Chapitre 7
Une chouette rousse faisait les cent pas au clair de lune. Petite mais dodue, elle se tenait bien droit pour se donner de la contenance. Ses immenses yeux dorés étaient cernés de plumes brunes qui lui dessinaient des lunettes. L’air sérieux, elle se racla la gorge avant de prendre la parole :
— Nous avons étudié le processus d’éclosion de la graine. L’amour prend racine dans le bassin, court le long de la colonne vertébrale, s’épanouit dans la poitrine et fleurit dans la tête. En revanche, il met à mal plusieurs organes sur son passage. Le cerveau se la coule douce, le cœur s’emballe, l’estomac se noue. Certains prétendent même avoir des papillons dans le ventre.
La lune leva non pas un, mais deux sourcils.
— Nous avons toutes les raisons de croire que c’est à cause d’un fantôme qui ne veut pas tomber aux oubliettes. Celui du papillon qui a attiré la toute première victime de l’amour dans les filets de l’araignée.
— Vous êtes en train de me dire qu’il n’est plus de ce monde ?
La chouette hocha la tête, la mine grave.
— Son bagout l’a sauvé une fois, pas deux.
La lune observa une minute de silence. Le papillon était rentré à la maison. Elle aussi retournerait à la poussière, le moment venu ; et savoir qu’elle aurait un jour l’occasion de le remercier en personne soulageait son chagrin.
Le soleil, resté en retrait jusqu’alors, intervint :
— Assez bavardé ! Pouvons-nous nous débarrasser de l’amour ou allons-nous subir les conséquences de l’inconséquence de la lune jusqu’à la nuit des temps ?
— C’est tout feu tout flammes là-dedans, dit la chouette en pointant une aile vers son crâne. L’amour, c’est comme le chiendent. Une fois qu’il est là, bonne chance pour le déloger !
La lune avait toujours entretenu de bonnes relations avec les chouettes, qui lui faisaient des rapports détaillés de ce qu’il se passait sur terre. C’est qu’elles avaient le goût du travail bien fait. En revanche, elles avaient le soleil en horreur.
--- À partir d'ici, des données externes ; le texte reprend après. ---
File: src/rtl/decode_cycle.sv
// RV32I instruction-decode stage: control decode, immediate generation, register
// read, and the ID/EX pipeline register feeding execute.
module decode_cycle
  import decode_cycle_pkg::*;
(
  input  logic        clk,
  input  logic        rst,
  input  logic [31:0] InstrD,
  input  logic [31:0] PCD,
  input  logic [31:0] PCPlus4D,
  input  logic        RegWriteW,
  input  logic [4:0]  RDW,
  input  logic [31:0] ResultW,
  output logic        RegWriteE,
  output logic        ALUSrcE,
  output logic        MemWriteE,
  output logic        ResultSrcE,
  output logic        BranchE,
  output logic [2:0]  ALUControlE,
  output logic [31:0] RD1_E,
  output logic [31:0] RD2_E,
  output logic [31:0] Imm_Ext_E,
  output logic [4:0]  RD_E,
  output logic [31:0] PCE,
  output logic [31:0] PCPlus4E,
  output logic [4:0]  RS1_E,
  output logic [4:0]  RS2_E
);

  logic [6:0]  opcode;
  logic [2:0]  funct3;
  ctrl_t       ctrl_d;
  logic [2:0]  alu_ctrl_d;
  logic [31:0] imm_d;
  logic [31:0] rd1_d, rd2_d;

  logic        reg_write_q, alu_src_q, mem_write_q, result_src_q, branch_q;
  logic [2:0]  alu_ctrl_q;
  logic [31:0] rd1_q, rd2_q, imm_q, pc_q, pc4_q;
  logic [4:0]  rd_q, rs1_q, rs2_q;

  assign opcode = InstrD[6:0];
  assign funct3 = InstrD[14:12];

  function automatic logic [31:0] sign_extend(input logic [31:0] instr, input imm_src_e src);
    logic [31:0] imm;
    case (src)
      IMM_S:   imm = {{20{instr[31]}}, instr[31:25], instr[11:7]};
      IMM_B:   imm = {{20{instr[31]}}, instr[7], instr[30:25], instr[11:8], 1'b0};
      default: imm = {{20{instr[31]}}, instr[31:20]};
    endcase
    return imm;
  endfunction

  always_comb begin
    ctrl_d = '{reg_write: 1'b0, imm_src: IMM_I, alu_src: 1'b0, mem_write: 1'b0,
               result_src: 1'b0, branch: 1'b0, alu_op: 2'b00};
    case (opcode)
      OP_LOAD:   begin ctrl_d.reg_write = 1'b1; ctrl_d.alu_src = 1'b1; ctrl_d.result_src = 1'b1; end
      OP_STORE:  begin ctrl_d.imm_src = IMM_S; ctrl_d.alu_src = 1'b1; ctrl_d.mem_write = 1'b1; end
      OP_RTYPE:  begin ctrl_d.reg_write = 1'b1; ctrl_d.alu_op = 2'b10; end
      OP_ITYPE:  begin ctrl_d.reg_write = 1'b1; ctrl_d.alu_src = 1'b1; ctrl_d.alu_op = 2'b10; end
      OP_BRANCH: begin ctrl_d.imm_src = IMM_B; ctrl_d.branch = 1'b1; ctrl_d.alu_op = 2'b01; end
      default: ;
    endcase
  end

  // funct7[5] only selects sub for register-register ops; addi ignores it.
  always_comb begin
    alu_ctrl_d = ALU_ADD;
    case (ctrl_d.alu_op)
      2'b01: alu_ctrl_d = ALU_SUB;
      2'b10: begin
        case (funct3)
          3'b000:  alu_ctrl_d = (opcode[5] && InstrD[30]) ? ALU_SUB : ALU_ADD;
          3'b010:  alu_ctrl_d = ALU_SLT;
          3'b110:  alu_ctrl_d = ALU_OR;
          3'b111:  alu_ctrl_d = ALU_AND;
          default: alu_ctrl_d = ALU_ADD;
        endcase
      end
      default: alu_ctrl_d = ALU_ADD;
    endcase
  end

  assign imm_d = sign_extend(InstrD, ctrl_d.imm_src);

  register_file u_register_file (
    .clk (clk),
    .rst (rst),
    .A1  (InstrD[19:15]),
    .A2  (InstrD[24:20]),
    .WE3 (RegWriteW),
    .A3  (RDW),
    .WD3 (ResultW),
    .RD1 (rd1_d),
    .RD2 (rd2_d)
  );

  // ID/EX boundary
  always_ff @(posedge clk) begin
    if (!rst) begin
      reg_write_q  <= 1'b0;
      alu_src_q    <= 1'b0;
      mem_write_q  <= 1'b0;
      result_src_q <= 1'b0;
      branch_q     <= 1'b0;
      alu_ctrl_q   <= '0;
      rd1_q        <= '0;
      rd2_q        <= '0;
      imm_q        <= '0;
      rd_q         <= '0;
      pc_q         <= '0;
      pc4_q        <= '0;
      rs1_q        <= '0;
      rs2_q        <= '0;
    end else begin
      reg_write_q  <= ctrl_d.reg_write;
      alu_src_q    <= ctrl_d.alu_src;
      mem_write_q  <= ctrl_d.mem_write;
      result_src_q <= ctrl_d.result_src;
      branch_q     <= ctrl_d.branch;
      alu_ctrl_q   <= alu_ctrl_d;
      rd1_q        <= rd1_d;
      rd2_q        <= rd2_d;
      imm_q        <= imm_d;
      rd_q         <= InstrD[11:7];
      pc_q         <= PCD;
      pc4_q        <= PCPlus4D;
      rs1_q        <= InstrD[19:15];
      rs2_q        <= InstrD[24:20];
    end
  end

  assign RegWriteE   = reg_write_q;
  assign ALUSrcE     = alu_src_q;
  assign MemWriteE   = mem_write_q;
  assign ResultSrcE  = result_src_q;
  assign BranchE     = branch_q;
  assign ALUControlE = alu_ctrl_q;
  assign RD1_E       = rd1_q;
  assign RD2_E       = rd2_q;
  assign Imm_Ext_E   = imm_q;
  assign RD_E        = rd_q;
  assign PCE         = pc_q;
  assign PCPlus4E    = pc4_q;
  assign RS1_E       = rs1_q;
  assign RS2_E       = rs2_q;

endmodule

File: config.mk
export PLATFORM = sky130hd
export DESIGN_NAME = decode_cycle
export DESIGN_NICKNAME = d
export VERILOG_FILES = /design/src/rtl/decode_cycle_pkg.sv /design/src/rtl/decode_cycle_register_file.sv /design/src/rtl/decode_cycle.sv
export SDC_FILE = /design/constraint.sdc
export NUM_CORES = 2
export LEC_CHECK = 0
export ABC_CLOCK_PERIOD_IN_PS = 3900
export CORE_AREA = 2 2 388 390
export CTS_CLUSTER_DIAMETER = 120
export CTS_CLUSTER_SIZE = 10
export DETAILED_ROUTE_END_ITERATION = 12
export DIE_AREA = 0 0 390 392
export SLEW_MARGIN = 5
export SYNTH_ARGS = -nofsm -noshare
export SYNTH_HDL_FRONTEND = slang
export SYNTH_SLANG_ARGS = --single-unit
File: constraint.sdc
create_clock -name clk -period 3.9 [get_ports clk]
set_input_delay 0.39 -clock clk [delete_from_list [all_inputs] [get_ports clk]]
set_output_delay 0.39 -clock clk [all_outputs]
set_load 0.02 [all_outputs]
— Ton hibou cherche la bagarre.
— Qui est-ce que tu traites de hibou ?
Furieuse, la chouette vola vers le soleil jusqu’à s’en brûler les ailes. Mais de retour sur la terre ferme, affaiblie, elle se rendit compte qu’elle y avait laissé des plumes, – beaucoup de plumes.
Certaines batailles sont perdues d’avance. Ce n’est pas être faible que de renoncer à un combat que nous n’avons aucune chance de remporter, c’est être sage.
Le soleil perdit patience. Il s’approcha dangereusement de la terre, qui se mit immédiatement à suer à grosses gouttes. La lune n’avait pas réussi à lui faire entendre raison, aussi les fleurs se mirent à faner, les rivières à se tarir et les animaux à dépérir. Armé de sa couronne de rayons, le soleil était aveuglé par la conviction d’agir dans l’intérêt de tous. Le sol était si chaud que de minuscules braises surgirent ; le vent, qui voulait bien faire, souffla pour rafraîchir l’air sans se douter un seul instant qu’il leur donnerait l’élan nécessaire pour se muer en épouvantables incendies qui se mirent à ravager les quatre coins de la terre. Mais loin d’y voir un désastre, le soleil y vit une opportunité : celle de repartir à zéro.
Sourd aux supplications de la lune, et aux cris d’effroi des étoiles, le soleil se mit à douter lorsqu’il vit un vieillard pleurer à chaudes larmes devant une maison grignotée par les flammes. Un peu plus loin, il vit une oiselle dont la robe blanche était noircie par la cendre. Cramponnée au nid qu’elle avait assemblé une branche après l’autre, elle était incapable de choisir quel œuf sauver parmi ceux qui étaient disposés là, dans l’attente de voir le jour. C’est là que le soleil prit la mesure de ce qu’il était en train d’infliger à la terre, et recula.